Par contre, il faut considérer que les deux caractéristiques majeures de la nouvelle économie sont la flexibilité et la vitesse d'évolution. Personne ne peut donc plus compter sur des acquis comme c'était le cas dans la vieille économie. Le développement constant des atouts du pays doit donc être poursuivi et accéléré.

Trois projets qui vous ont particulièrement marqué durant votre mission au CRPHT!

G.K.: GINA, la première borne interactive multimédia au Luxembourg, conçue pour l'exposition «The Family of Man» à Clervaux, mon premier projet au CRMM. GINA est un produit qui, après 10 ans, est toujours d'actualité, et qui contient des résultas de recherche du CRMM qui n'ont pas encore été dépassés par un autre produit.

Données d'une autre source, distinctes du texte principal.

--- src/rtl/fetch_pkg.sv ---
// Shared definitions for the instruction-fetch controller: FSM encoding,
// default widths and the word that stops fetch.
package fetch_pkg;

    localparam int PC_W   = 64;
    localparam int ADDR_W = 9;

    localparam logic [31:0] HALT_WORD = 32'h0000_0000;

    typedef enum logic [1:0] {
        ST_IDLE = 2'd0,
        ST_LOAD = 2'd1,
        ST_RUN  = 2'd2,
        ST_HALT = 2'd3
    } fetch_state_e;

endpackage

--- src/rtl/fetch_ctrl_pc_next.sv ---
// Combinational next-PC selection: branch redirect beats stall, stall beats
// the sequential +4 step. Branch targets are forced to word alignment.
module pc_next #(
    parameter int PC_W = 64
) (
    input  logic [PC_W-1:0] pc_i,
    input  logic            stall_i,
    input  logic            br_taken_i,
    input  logic [PC_W-1:0] br_target_i,
    output logic [PC_W-1:0] pc_next_o
);

    localparam logic [PC_W-1:0] PC_STEP    = PC_W'(4);
    localparam logic [PC_W-1:0] ALIGN_MASK = ~PC_W'(3);

    always_comb begin
        pc_next_o = pc_i + PC_STEP;
        if (br_taken_i) begin
            pc_next_o = br_target_i & ALIGN_MASK;
        end else if (stall_i) begin
            pc_next_o = pc_i;
        end
    end

endmodule

--- src/rtl/fetch_ctrl.sv ---
// Instruction-fetch controller: owns the single instruction-memory port,
// sequencing PC fetch in RUN and handing the port to the loader in LOAD.
module fetch_ctrl #(
    parameter int              PC_W     = fetch_pkg::PC_W,
    parameter int              ADDR_W   = fetch_pkg::ADDR_W,
    parameter logic [PC_W-1:0] RESET_PC = '0
) (
    input  logic              clk,
    input  logic              rst,
    input  logic              load_req,
    input  logic              load_valid,
    input  logic [ADDR_W-1:0] load_addr,
    input  logic [31:0]       load_data,
    output logic              load_ready,
    input  logic              stall,
    input  logic              br_taken,
    input  logic [PC_W-1:0]   br_target,
    input  logic [31:0]       im_rdata,
    output logic [ADDR_W-1:0] im_addr,
    output logic              im_we,
    output logic [31:0]       im_wdata,
    output logic [PC_W-1:0]   pc,
    output logic [31:0]       instr,
    output logic              if_valid,
    output logic              halted
);

    import fetch_pkg::*;

    fetch_state_e      state_q, state_d;
    logic [PC_W-1:0]   pc_q, pc_d;
    logic [PC_W-1:0]   pc_seq;
    logic [ADDR_W-1:0] pc_word;

    // Only the low word-address bits reach memory, so fetch wraps every 2 KiB
    // while the architectural PC keeps counting.
    assign pc_word = pc_q[ADDR_W+1:2];

    pc_next #(
        .PC_W(PC_W)
    ) u_pc_next (
        .pc_i       (pc_q),
        .stall_i    (stall),
        .br_taken_i (br_taken),
        .br_target_i(br_target),
        .pc_next_o  (pc_seq)
    );

    always_ff @(posedge clk) begin
        if (rst) begin
            state_q <= ST_IDLE;
            pc_q    <= RESET_PC;
        end else begin
            state_q <= state_d;
            pc_q    <= pc_d;
        end
    end

    always_comb begin
        state_d    = state_q;
        pc_d       = pc_q;
        im_addr    = '0;
        im_we      = 1'b0;
        im_wdata   = '0;
        load_ready = 1'b0;
        if_valid   = 1'b0;
        halted     = 1'b0;
        case (state_q)
            ST_IDLE: begin
                state_d = load_req ? ST_LOAD : ST_RUN;
            end
            ST_LOAD: begin
                load_ready = 1'b1;
                im_addr    = load_addr;
                im_wdata   = load_data;
                im_we      = load_valid;
                if (!load_req) begin
                    state_d = ST_RUN;
                    pc_d    = RESET_PC;
                end
            end
            ST_RUN: begin
                im_addr = pc_word;
                // A pending loader request freezes the PC and withdraws the fetch.
                if (load_req) begin
                    state_d = ST_LOAD;
                end else begin
                    if_valid = 1'b1;
                    pc_d     = pc_seq;
                    if (im_rdata == HALT_WORD && !br_taken) begin
                        state_d = ST_HALT;
                        pc_d    = pc_q;
                    end
                end
            end
            ST_HALT: begin
                halted  = 1'b1;
                im_addr = pc_word;
                if (load_req) begin
                    state_d = ST_LOAD;
                end
            end
            default: begin
                state_d = ST_IDLE;
            end
        endcase
    end

    assign pc    = pc_q;
    assign instr = im_rdata;

endmodule
--- config.mk ---
export PLATFORM = sky130hd
export DESIGN_NAME = fetch_ctrl
export DESIGN_NICKNAME = d
export VERILOG_FILES = /design/src/rtl/fetch_pkg.sv /design/src/rtl/fetch_ctrl_pc_next.sv /design/src/rtl/fetch_ctrl.sv
export SDC_FILE = /design/constraint.sdc
export NUM_CORES = 1
export LEC_CHECK = 0
export BUFFER_PORTS_ARGS = -buffer_cell sky130_fd_sc_hd__buf_2
export CORE_AREA = 2 2 112 114
export DETAILED_ROUTE_END_ITERATION = 10
export DIE_AREA = 0 0 114 116
export PLACE_DENSITY = 0.79
export SLEW_MARGIN = 30
export SYNTH_ARGS = -nofsm -noshare
export SYNTH_HDL_FRONTEND = slang
export SYNTH_SLANG_ARGS = --single-unit
--- constraint.sdc ---
create_clock -name clk -period 4.6 [get_ports clk]
set_input_delay 0.92 -clock clk [delete_from_list [all_inputs] [get_ports clk]]
set_output_delay 0.92 -clock clk [all_outputs]
set_load 0.05 [all_outputs]
==> flow_summary_export.csv <==
group,metric,value,unit
timing,setup_viol,0,
setup_path,path_delay_family,"buffers and inverters",
global_route,grt_start_max_net_pins,99,
timing,worstMarginPinSlew,0.871,ns
die,rows,40,
global_route,antenna_found_initial,1,
setup_path,crit_slowest_cell,"clkinv_1",
clock_network,clock_sinks,64,
logic_synthesis,synth_seq_area_share,27.2,%
clock_network,cts_buffers,9,
outcome,status,"complete, no violations",
clock_network,clk_pin_slew,0.06,ns
finish,stdcell_count,1035,
die,start_util,39.5,%
power,peakVddDrop,0.139,mV
finish,diodes,0,
routing,vias,5934,
setup_path,path_buf_inv,2,
clock_network,worstSkewPairLatency,0.33,ns
clock_network,clk_path_buf_depth,2,
finish,final_layout_size_suffix_gt1_share,35.9,%
logic_synthesis,syn-cell-area,4710,um2
timing,rsz0062_at_grt,"false",
finish,syn2layout_area_growth,32.4,%
clock_network,cts-htree-levels,3,
power,powerDensity,261,nW/um2
finish,final_nets,1027,
timing,tns,0,ns
logic_synthesis,yosys_warnings,0,
clock_network,ctsResizeCount,0,
power,leakage,2.70,nW
die,die-area,13200,um2
die,io_pins,284,
placement,port_buffers,279,
setup_path,r2r_setup_slack,1.68,ns
logic_synthesis,synth_flop_cell,"dfxtp_1",
timing,fin_hold_ws,0.476,ns
placement,placed_cell_area,5930,um2
setup_path,crit_required,3.68,ns
setup_path,arrival,2.59,ns
logic_synthesis,synth_edf_count,0,
logic_synthesis,ys_types,57,
setup_path,cp-end-kind,"primary output",
finish,final_area,6240,um2
min_path,hold_class,"register to register",
routing,viasPerCell,5.73,
routing,wirelength,19200,um
clock_network,postCtsSetupBuffers,0,
logic_synthesis,async_reset_ff_share,0,%
die,dieWidth,114,um
timing,finalCriticalPeriod,3.51,ns
clock_network,cts_tree,"built",
clock_network,root_buffer,"clkbuf_16",
clock_network,hold_buffers,0,
routing,drtPass1Iterations,5,
setup_path,crit_fanout,43,
routing,wl_per_cell,18.6,um
timing,hold_violations,0,
finish,layout_common_cells,"buf_2 (278), dfxtp_1 (64), a21oi_1 (58)",
placement,dp.cells,1018,
global_route,grt_pass1_vias,5301,
die,coreArea,11900,um2
global_route,overflow,0,
global_route,grt.total_usage,28.3,%
setup_path,crit_chain,"nand2b_1 -> clkinv_1 -> and2_1 -> buf_2",
timing,slew_viol_final,0,
logic_synthesis,synth-seq-cells,64,
logic_synthesis,syn_avg_cell_area,7.15,um2
logic_synthesis,synthCells,659,
routing,drc,0,
placement,dpl.hpwl,14600,um
finish,final_common_cell,"buf_2",
setup_path,startpoint_type,"register",
timing,fmax,285,MHz
setup_path,cpPeakStageDelay,0.70,ns
routing,drt-initial-drc-count,578,
placement,place_congestion,1.05,
global_route,grt_pass1_wl,29300,um
job,max-cap-violations,0,
timing,skew,0.00888,ns
timing,slew_headroom,41.6,%
die,die_h,116,um
timing,fin_crit_sh,76.2,%
routing,ant_nets,0,
setup_path,crit_type,"register to primary output",
-- final cells by class --
class,count,area [um2]
fill,1247,5670
multi-input combinational,491,2910
timing repair buffer,287,1480
sequential,64,1280
clock buffer,11,243
tap,147,184
inverter,30,113
clock inverter,5,32.5
-- metal layers --
| layer | part of all wire, % | vias to the layer above | track usage, % |
|---|---|---|---|
| met3 | 7.9 | 28 | 5.44 |
| met2 | 47 | 293 | 47.0 |
| li1 | - | 2864 | - |
| met5 | 0.068 | - | 0 |
| met1 | 43 | 2747 | 38.3 |
| met4 | 1.3 | 2 | 6.26 |
-- metrics by stage --
step / power, W / utilization, % / setup WS, ns
3_3_place_gp: 0.000995 / 49.8 / 1.23
5_1_grt: 0.00169 / 52.4 / 0.879
2_1_floorplan: 0.000883 / - / 1.92
6_report: 0.00163 / 52.4 / 1.09
3_5_place_dp: 0.000998 / 49.8 / 1.19
4_1_cts: 0.00164 / 52.1 / 1.36
-- power by group --
part / switching, W / leakage [nW] / internal, W
clock: 0.000260 / 0.128 / 0.000378
sequential: 0.0000196 / 0.518 / 0.000567
combinational: 0.000284 / 2.05 / 0.000121
-- registers in the layout (all words and copies together) (netlist names) --
signal,cells
pc,62
state_q,2
-- Yosys cell counts, types with 3 or more instances --
library cell	instances	area [um2]
and4_1	4	35.0
a22oi_1	11	82.6
nor3_1	32	160
and3_1	5	31.3
a22o_1	14	123
and2_1	39	244
nand4_1	19	119
o31ai_1	3	22.5
o21ai_0	47	235
nand2b_1	4	25.0
o2bb2ai_1	23	201
a221oi_1	5	43.8
o31a_1	5	43.8
or3_1	3	18.8
buf_2	4	20.0
clkbuf_1	33	124
dfxtp_1	64	1280
nand3_1	32	160
nand2_1	45	169
a21oi_1	58	290
inv_1	30	113
nor2_1	50	188
nor4_1	31	194
o22ai_1	14	87.6
o211ai_1	3	22.5
o41ai_1	3	26.3
buf_4	34	255
buf_1	4	15.0
-- kinds of logic after synthesis --
| family | share of synthesized area (%) |
|---|---|
| AND/OR/NAND/NOR | 32.4 |
| AO/OA/AOI/OAI | 28.6 |
| buffers and inverters | 11.2 |
| flip-flops | 27.2 |
| multiplexers | 0.213 |
| adder cells (fa/ha/maj) | 0.266 |
| other | 0.0796 |
-- final timing paths --
kind	end	cells past startpoint	from
min	pc[63]	1	pc[63]
min reg2reg	pc[63]	1	pc[63]
max reg2reg	pc[50]	6	state_q[1]
max	im_wdata[9]	4	state_q[1]
Power figures use the tool's default switching activity.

La création du New Media Group. Cette étape a permis à l'équipe de passer à une autre dimension et d'accélérer le rythme de développement et d'innovation. De même ce renforcement de notre identité nous a considérablement aidé dans le développement de nos liens avec le marché.

L'Observatoire des nouveaux médias. Une structure mobilisatrice qui est venue au bon moment et qui dans un temps record s'est imposée à travers son imagination et sa compétence sur le marché.

...et trois entreprises (ou initiatives privées) qui vous ont vraiment impressionné ?

G.K.: Je trouve particulièrement impressionnant l'idée du First Tuesday. Démarrer par un réseau volontariste de rencontres, pour après l'exploiter commercialement.

QXL.com: 6 mois de la création au déploiement en US et en Europe. Un exemple parfait illustrant la vitesse  d'évolution de l'Internet.

Apple Computer: On les dit mort, mais ils reviennent et continuent à innover sans pareil.

Pour clôturer: votre conseil personnel pour tout créateur d'une entreprise high-tech?

G.K.: Il faut y croire, car si on est convaincu soi-même de ce que l'on fait, on arrive à convaincre les autres.